**TASK DESCRIPTION**.
Please restate, word for word, the lines below that begin at the one with "count + 1'b1;" and end at the one with "a_no_push_full: assert property". Leave out all other lines.

**DATASET RECORDS**.
——

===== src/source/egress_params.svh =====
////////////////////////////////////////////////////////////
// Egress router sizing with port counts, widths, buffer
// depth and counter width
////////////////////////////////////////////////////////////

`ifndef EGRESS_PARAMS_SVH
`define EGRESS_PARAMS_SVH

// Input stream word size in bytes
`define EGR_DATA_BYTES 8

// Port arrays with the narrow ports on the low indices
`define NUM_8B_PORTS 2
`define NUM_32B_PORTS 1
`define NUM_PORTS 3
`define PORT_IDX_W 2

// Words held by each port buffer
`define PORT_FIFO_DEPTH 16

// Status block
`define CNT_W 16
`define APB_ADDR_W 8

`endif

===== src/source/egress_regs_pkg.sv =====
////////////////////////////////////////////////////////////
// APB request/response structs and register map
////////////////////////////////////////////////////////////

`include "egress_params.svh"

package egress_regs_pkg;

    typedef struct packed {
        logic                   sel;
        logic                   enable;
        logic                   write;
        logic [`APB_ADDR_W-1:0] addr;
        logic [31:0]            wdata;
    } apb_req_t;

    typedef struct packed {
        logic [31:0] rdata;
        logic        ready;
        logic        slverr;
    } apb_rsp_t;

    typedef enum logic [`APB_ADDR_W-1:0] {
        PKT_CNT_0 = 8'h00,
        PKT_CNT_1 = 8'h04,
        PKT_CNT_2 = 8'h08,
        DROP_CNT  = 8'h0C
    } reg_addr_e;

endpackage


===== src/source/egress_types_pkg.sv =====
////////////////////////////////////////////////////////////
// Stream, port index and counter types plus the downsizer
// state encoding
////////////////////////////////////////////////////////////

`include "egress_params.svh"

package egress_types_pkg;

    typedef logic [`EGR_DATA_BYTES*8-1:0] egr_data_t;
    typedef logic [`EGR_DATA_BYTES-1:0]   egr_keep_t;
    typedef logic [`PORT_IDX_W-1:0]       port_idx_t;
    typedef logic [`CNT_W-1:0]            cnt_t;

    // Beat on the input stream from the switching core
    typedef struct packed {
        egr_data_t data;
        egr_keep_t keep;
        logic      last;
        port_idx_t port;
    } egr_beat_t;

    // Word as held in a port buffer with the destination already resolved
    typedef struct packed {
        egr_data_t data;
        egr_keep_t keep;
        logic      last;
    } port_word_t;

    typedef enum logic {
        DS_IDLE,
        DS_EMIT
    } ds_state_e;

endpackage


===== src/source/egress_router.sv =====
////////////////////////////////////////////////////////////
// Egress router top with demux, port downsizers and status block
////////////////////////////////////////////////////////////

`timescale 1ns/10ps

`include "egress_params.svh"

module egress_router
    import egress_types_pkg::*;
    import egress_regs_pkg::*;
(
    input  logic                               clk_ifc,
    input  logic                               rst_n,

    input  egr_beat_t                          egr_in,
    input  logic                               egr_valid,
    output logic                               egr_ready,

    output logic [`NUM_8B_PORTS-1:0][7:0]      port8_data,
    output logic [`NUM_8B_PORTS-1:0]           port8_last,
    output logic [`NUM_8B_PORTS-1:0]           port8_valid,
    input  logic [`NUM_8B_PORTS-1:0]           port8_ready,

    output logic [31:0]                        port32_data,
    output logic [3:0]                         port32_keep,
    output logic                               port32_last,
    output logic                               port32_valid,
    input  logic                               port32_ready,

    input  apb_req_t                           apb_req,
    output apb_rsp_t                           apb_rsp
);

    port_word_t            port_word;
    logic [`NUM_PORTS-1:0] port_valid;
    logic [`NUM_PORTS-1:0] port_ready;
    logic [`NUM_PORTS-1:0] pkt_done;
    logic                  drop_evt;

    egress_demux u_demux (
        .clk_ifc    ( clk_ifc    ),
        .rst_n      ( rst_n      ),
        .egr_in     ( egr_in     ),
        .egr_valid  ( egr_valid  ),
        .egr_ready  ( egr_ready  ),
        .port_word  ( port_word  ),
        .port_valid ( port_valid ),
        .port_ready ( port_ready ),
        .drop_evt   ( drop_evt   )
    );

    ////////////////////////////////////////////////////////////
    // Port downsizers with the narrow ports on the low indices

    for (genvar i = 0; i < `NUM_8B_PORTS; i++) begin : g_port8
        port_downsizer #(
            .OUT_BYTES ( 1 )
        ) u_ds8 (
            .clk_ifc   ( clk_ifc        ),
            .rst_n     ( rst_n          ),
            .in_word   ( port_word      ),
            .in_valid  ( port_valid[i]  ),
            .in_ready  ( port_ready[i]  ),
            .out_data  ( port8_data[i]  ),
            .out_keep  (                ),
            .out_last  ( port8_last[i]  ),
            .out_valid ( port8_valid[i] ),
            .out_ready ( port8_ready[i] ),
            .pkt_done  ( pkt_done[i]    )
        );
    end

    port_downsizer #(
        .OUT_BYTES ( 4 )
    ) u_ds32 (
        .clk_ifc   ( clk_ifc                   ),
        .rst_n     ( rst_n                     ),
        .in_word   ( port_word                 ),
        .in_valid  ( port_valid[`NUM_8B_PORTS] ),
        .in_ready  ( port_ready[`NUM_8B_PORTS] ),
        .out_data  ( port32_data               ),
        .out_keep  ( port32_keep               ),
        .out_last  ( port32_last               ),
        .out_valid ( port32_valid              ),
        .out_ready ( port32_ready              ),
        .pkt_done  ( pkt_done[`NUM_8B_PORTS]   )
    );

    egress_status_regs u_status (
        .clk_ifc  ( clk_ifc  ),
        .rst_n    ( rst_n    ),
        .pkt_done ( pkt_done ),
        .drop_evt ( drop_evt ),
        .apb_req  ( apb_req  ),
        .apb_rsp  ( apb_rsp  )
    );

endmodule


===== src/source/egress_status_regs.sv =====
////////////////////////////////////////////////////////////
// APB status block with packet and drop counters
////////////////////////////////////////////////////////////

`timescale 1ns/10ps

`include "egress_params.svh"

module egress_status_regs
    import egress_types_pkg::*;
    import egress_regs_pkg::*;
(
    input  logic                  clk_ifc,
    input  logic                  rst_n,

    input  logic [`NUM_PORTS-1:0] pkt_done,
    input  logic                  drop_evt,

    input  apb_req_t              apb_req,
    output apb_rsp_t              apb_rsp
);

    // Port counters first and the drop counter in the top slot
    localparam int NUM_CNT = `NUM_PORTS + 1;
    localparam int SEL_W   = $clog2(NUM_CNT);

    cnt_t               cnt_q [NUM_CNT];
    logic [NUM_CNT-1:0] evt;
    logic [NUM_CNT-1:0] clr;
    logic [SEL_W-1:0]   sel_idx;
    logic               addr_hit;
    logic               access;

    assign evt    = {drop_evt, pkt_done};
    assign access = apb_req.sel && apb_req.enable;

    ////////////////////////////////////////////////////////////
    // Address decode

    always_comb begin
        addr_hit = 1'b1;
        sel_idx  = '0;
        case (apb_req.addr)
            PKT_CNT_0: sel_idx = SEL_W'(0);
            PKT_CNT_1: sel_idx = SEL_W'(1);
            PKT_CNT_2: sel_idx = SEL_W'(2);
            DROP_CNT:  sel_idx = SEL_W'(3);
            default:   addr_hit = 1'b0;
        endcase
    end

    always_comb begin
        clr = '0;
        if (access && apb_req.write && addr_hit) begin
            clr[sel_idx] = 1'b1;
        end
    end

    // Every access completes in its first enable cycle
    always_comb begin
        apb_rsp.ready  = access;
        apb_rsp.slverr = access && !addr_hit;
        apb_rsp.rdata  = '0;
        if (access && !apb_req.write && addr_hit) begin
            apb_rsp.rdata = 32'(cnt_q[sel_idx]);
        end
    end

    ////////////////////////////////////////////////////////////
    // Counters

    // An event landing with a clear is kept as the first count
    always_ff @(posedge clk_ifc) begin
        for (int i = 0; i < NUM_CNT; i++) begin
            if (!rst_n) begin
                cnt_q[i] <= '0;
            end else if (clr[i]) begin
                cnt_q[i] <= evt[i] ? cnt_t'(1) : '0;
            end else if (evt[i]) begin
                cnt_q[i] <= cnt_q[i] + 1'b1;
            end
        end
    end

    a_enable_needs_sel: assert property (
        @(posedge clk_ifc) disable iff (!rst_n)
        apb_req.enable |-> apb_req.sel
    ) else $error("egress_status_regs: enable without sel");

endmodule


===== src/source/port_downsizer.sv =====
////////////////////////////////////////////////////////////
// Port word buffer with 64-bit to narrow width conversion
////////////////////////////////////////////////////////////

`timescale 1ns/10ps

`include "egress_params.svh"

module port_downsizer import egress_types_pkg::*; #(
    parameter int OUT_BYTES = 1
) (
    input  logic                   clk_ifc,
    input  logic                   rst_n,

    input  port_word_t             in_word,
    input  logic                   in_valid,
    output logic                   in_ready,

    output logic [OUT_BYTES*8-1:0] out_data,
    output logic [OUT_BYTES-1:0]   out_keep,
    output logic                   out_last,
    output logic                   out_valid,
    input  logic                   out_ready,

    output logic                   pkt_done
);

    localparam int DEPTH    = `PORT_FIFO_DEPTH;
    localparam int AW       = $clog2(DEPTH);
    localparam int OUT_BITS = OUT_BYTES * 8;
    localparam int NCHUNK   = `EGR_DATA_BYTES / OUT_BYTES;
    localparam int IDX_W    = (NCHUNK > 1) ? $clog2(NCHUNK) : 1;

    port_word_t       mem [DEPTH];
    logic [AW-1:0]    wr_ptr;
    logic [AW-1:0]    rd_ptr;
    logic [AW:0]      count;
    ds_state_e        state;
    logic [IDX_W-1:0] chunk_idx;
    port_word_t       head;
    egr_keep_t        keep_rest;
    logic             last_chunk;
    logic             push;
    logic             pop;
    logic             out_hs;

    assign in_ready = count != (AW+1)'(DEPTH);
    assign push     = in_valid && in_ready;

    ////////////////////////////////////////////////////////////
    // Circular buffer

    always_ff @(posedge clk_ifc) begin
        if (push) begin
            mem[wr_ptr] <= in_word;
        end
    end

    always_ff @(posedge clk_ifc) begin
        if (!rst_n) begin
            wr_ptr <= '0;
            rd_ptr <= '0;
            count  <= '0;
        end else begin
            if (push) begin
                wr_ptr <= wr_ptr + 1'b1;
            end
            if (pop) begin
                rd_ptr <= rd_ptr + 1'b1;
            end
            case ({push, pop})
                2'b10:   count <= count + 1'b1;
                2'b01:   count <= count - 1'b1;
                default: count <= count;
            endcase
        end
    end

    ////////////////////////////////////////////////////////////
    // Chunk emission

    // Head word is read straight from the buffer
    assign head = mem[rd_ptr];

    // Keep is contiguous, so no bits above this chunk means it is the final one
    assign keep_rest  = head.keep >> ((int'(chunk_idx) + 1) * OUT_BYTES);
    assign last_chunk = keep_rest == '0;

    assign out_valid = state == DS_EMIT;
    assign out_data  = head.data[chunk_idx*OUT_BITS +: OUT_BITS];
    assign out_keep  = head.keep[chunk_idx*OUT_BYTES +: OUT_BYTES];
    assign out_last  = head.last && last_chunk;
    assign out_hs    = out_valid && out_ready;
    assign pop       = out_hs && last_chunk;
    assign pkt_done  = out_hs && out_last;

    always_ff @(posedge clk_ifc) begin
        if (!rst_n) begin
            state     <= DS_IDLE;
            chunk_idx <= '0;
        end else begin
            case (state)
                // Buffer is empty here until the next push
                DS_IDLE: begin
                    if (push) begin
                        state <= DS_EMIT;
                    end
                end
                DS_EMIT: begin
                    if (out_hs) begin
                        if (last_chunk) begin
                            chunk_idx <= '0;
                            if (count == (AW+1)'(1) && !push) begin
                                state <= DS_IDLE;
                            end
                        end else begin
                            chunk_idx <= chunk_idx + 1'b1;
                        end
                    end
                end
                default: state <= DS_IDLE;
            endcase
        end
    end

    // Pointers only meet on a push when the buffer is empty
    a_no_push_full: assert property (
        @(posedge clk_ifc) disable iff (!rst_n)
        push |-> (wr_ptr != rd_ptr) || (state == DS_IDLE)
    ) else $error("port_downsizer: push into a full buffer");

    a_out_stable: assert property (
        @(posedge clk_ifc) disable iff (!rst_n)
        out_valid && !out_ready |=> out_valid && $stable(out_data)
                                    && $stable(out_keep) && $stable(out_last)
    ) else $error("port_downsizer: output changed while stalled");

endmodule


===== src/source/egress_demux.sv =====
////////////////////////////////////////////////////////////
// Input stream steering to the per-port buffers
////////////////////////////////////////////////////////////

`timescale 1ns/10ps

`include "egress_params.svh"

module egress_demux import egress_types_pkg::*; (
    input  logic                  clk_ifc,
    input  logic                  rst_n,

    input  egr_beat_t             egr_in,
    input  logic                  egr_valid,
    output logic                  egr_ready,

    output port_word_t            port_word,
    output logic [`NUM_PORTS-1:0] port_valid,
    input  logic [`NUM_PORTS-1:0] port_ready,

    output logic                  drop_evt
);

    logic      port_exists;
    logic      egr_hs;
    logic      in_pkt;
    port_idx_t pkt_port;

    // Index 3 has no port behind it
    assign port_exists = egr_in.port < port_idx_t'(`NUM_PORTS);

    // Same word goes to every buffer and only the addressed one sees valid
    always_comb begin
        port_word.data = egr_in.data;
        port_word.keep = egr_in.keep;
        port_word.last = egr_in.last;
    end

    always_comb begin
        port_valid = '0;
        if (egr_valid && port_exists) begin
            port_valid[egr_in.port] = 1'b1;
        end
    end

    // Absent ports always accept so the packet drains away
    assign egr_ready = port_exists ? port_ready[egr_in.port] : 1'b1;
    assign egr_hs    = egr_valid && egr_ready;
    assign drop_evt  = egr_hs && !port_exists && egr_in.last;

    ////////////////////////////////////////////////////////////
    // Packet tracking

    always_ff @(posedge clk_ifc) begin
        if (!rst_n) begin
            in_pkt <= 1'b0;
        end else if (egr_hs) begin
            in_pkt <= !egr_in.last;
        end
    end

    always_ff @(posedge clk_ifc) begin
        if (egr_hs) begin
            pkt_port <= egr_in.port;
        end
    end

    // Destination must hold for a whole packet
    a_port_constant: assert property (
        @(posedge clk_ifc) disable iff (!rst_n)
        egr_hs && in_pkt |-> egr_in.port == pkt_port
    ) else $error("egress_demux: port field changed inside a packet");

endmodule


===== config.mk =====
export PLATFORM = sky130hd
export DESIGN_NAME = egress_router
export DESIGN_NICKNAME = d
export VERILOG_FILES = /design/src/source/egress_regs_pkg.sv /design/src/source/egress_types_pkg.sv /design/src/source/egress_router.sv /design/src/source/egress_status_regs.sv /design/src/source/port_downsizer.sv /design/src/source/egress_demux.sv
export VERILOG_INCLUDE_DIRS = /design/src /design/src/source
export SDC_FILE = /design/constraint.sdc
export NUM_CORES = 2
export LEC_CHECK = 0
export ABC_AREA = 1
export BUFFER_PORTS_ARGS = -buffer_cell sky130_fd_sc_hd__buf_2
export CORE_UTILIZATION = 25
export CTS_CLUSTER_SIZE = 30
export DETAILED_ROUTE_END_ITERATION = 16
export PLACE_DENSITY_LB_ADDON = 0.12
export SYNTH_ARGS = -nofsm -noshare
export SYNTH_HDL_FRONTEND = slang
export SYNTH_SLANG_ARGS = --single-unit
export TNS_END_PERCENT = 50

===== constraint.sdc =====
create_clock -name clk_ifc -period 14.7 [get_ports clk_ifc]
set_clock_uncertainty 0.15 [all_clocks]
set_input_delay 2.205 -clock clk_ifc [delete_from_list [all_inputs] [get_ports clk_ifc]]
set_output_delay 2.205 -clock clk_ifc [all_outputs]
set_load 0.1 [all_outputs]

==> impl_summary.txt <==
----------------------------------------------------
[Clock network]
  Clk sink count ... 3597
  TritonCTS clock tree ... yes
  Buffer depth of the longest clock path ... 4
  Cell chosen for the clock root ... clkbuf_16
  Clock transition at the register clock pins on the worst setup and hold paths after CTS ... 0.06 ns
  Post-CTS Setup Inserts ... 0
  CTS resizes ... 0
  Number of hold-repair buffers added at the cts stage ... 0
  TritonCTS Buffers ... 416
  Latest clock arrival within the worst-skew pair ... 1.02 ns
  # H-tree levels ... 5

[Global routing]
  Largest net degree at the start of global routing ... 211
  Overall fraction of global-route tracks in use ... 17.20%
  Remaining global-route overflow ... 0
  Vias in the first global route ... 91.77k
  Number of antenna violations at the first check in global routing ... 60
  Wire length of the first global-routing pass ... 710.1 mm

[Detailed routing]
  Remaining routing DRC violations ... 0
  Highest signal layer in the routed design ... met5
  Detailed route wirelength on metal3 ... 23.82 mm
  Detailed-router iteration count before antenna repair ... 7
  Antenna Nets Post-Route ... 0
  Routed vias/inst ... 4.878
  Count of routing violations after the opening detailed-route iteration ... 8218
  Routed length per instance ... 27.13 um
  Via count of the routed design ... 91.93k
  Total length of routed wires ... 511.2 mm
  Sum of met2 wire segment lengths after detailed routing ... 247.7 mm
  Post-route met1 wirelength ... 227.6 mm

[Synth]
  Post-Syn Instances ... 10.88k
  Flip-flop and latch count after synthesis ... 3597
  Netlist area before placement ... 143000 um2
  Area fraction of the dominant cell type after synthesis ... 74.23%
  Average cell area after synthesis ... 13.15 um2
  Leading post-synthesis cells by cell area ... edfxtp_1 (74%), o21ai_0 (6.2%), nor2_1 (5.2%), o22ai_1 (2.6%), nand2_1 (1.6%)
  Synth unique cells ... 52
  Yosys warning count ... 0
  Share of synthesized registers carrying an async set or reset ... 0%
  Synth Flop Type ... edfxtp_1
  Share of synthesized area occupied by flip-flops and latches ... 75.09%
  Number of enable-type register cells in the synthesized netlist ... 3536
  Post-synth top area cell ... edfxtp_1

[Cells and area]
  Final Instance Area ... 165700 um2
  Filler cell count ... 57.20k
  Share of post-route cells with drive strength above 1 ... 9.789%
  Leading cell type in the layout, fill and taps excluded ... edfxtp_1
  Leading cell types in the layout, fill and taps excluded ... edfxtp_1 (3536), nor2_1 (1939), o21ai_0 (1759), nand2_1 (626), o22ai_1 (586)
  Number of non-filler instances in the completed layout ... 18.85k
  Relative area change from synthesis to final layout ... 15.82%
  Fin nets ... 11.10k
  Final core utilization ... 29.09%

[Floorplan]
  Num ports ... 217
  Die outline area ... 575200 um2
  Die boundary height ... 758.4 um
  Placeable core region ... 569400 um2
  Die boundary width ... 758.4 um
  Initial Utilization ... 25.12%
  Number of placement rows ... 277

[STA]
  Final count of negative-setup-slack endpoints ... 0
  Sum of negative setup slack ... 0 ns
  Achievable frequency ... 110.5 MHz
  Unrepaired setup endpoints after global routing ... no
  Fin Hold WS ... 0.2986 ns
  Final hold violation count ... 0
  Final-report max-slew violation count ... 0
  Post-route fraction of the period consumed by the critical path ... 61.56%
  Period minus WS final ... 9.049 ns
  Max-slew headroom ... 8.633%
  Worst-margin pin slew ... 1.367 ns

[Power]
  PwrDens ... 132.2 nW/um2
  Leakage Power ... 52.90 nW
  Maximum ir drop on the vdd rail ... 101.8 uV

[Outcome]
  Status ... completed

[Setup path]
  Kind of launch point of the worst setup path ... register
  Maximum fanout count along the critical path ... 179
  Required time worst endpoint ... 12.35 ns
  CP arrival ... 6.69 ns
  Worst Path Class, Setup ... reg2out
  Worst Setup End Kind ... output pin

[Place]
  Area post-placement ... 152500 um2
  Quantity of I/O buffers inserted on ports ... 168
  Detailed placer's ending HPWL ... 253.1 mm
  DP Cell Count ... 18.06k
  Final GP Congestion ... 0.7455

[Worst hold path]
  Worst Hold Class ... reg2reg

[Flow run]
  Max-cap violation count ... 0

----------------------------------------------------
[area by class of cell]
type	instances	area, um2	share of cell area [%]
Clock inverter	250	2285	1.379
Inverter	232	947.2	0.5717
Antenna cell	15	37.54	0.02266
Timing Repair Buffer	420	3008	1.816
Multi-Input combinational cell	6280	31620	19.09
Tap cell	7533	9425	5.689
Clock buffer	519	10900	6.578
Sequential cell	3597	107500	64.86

——

**OUTPUT**.
                2'b10:   count <= count + 1'b1;
                2'b01:   count <= count - 1'b1;
                default: count <= count;
            endcase
        end
    end

    ////////////////////////////////////////////////////////////
    // Chunk emission

    // Head word is read straight from the buffer
    assign head = mem[rd_ptr];

    // Keep is contiguous, so no bits above this chunk means it is the final one
    assign keep_rest  = head.keep >> ((int'(chunk_idx) + 1) * OUT_BYTES);
    assign last_chunk = keep_rest == '0;

    assign out_valid = state == DS_EMIT;
    assign out_data  = head.data[chunk_idx*OUT_BITS +: OUT_BITS];
    assign out_keep  = head.keep[chunk_idx*OUT_BYTES +: OUT_BYTES];
    assign out_last  = head.last && last_chunk;
    assign out_hs    = out_valid && out_ready;
    assign pop       = out_hs && last_chunk;
    assign pkt_done  = out_hs && out_last;

    always_ff @(posedge clk_ifc) begin
        if (!rst_n) begin
            state     <= DS_IDLE;
            chunk_idx <= '0;
        end else begin
            case (state)
                // Buffer is empty here until the next push
                DS_IDLE: begin
                    if (push) begin
                        state <= DS_EMIT;
                    end
                end
                DS_EMIT: begin
                    if (out_hs) begin
                        if (last_chunk) begin
                            chunk_idx <= '0;
                            if (count == (AW+1)'(1) && !push) begin
                                state <= DS_IDLE;
                            end
                        end else begin
                            chunk_idx <= chunk_idx + 1'b1;
                        end
                    end
                end
                default: state <= DS_IDLE;
            endcase
        end
    end

    // Pointers only meet on a push when the buffer is empty
    a_no_push_full: assert property (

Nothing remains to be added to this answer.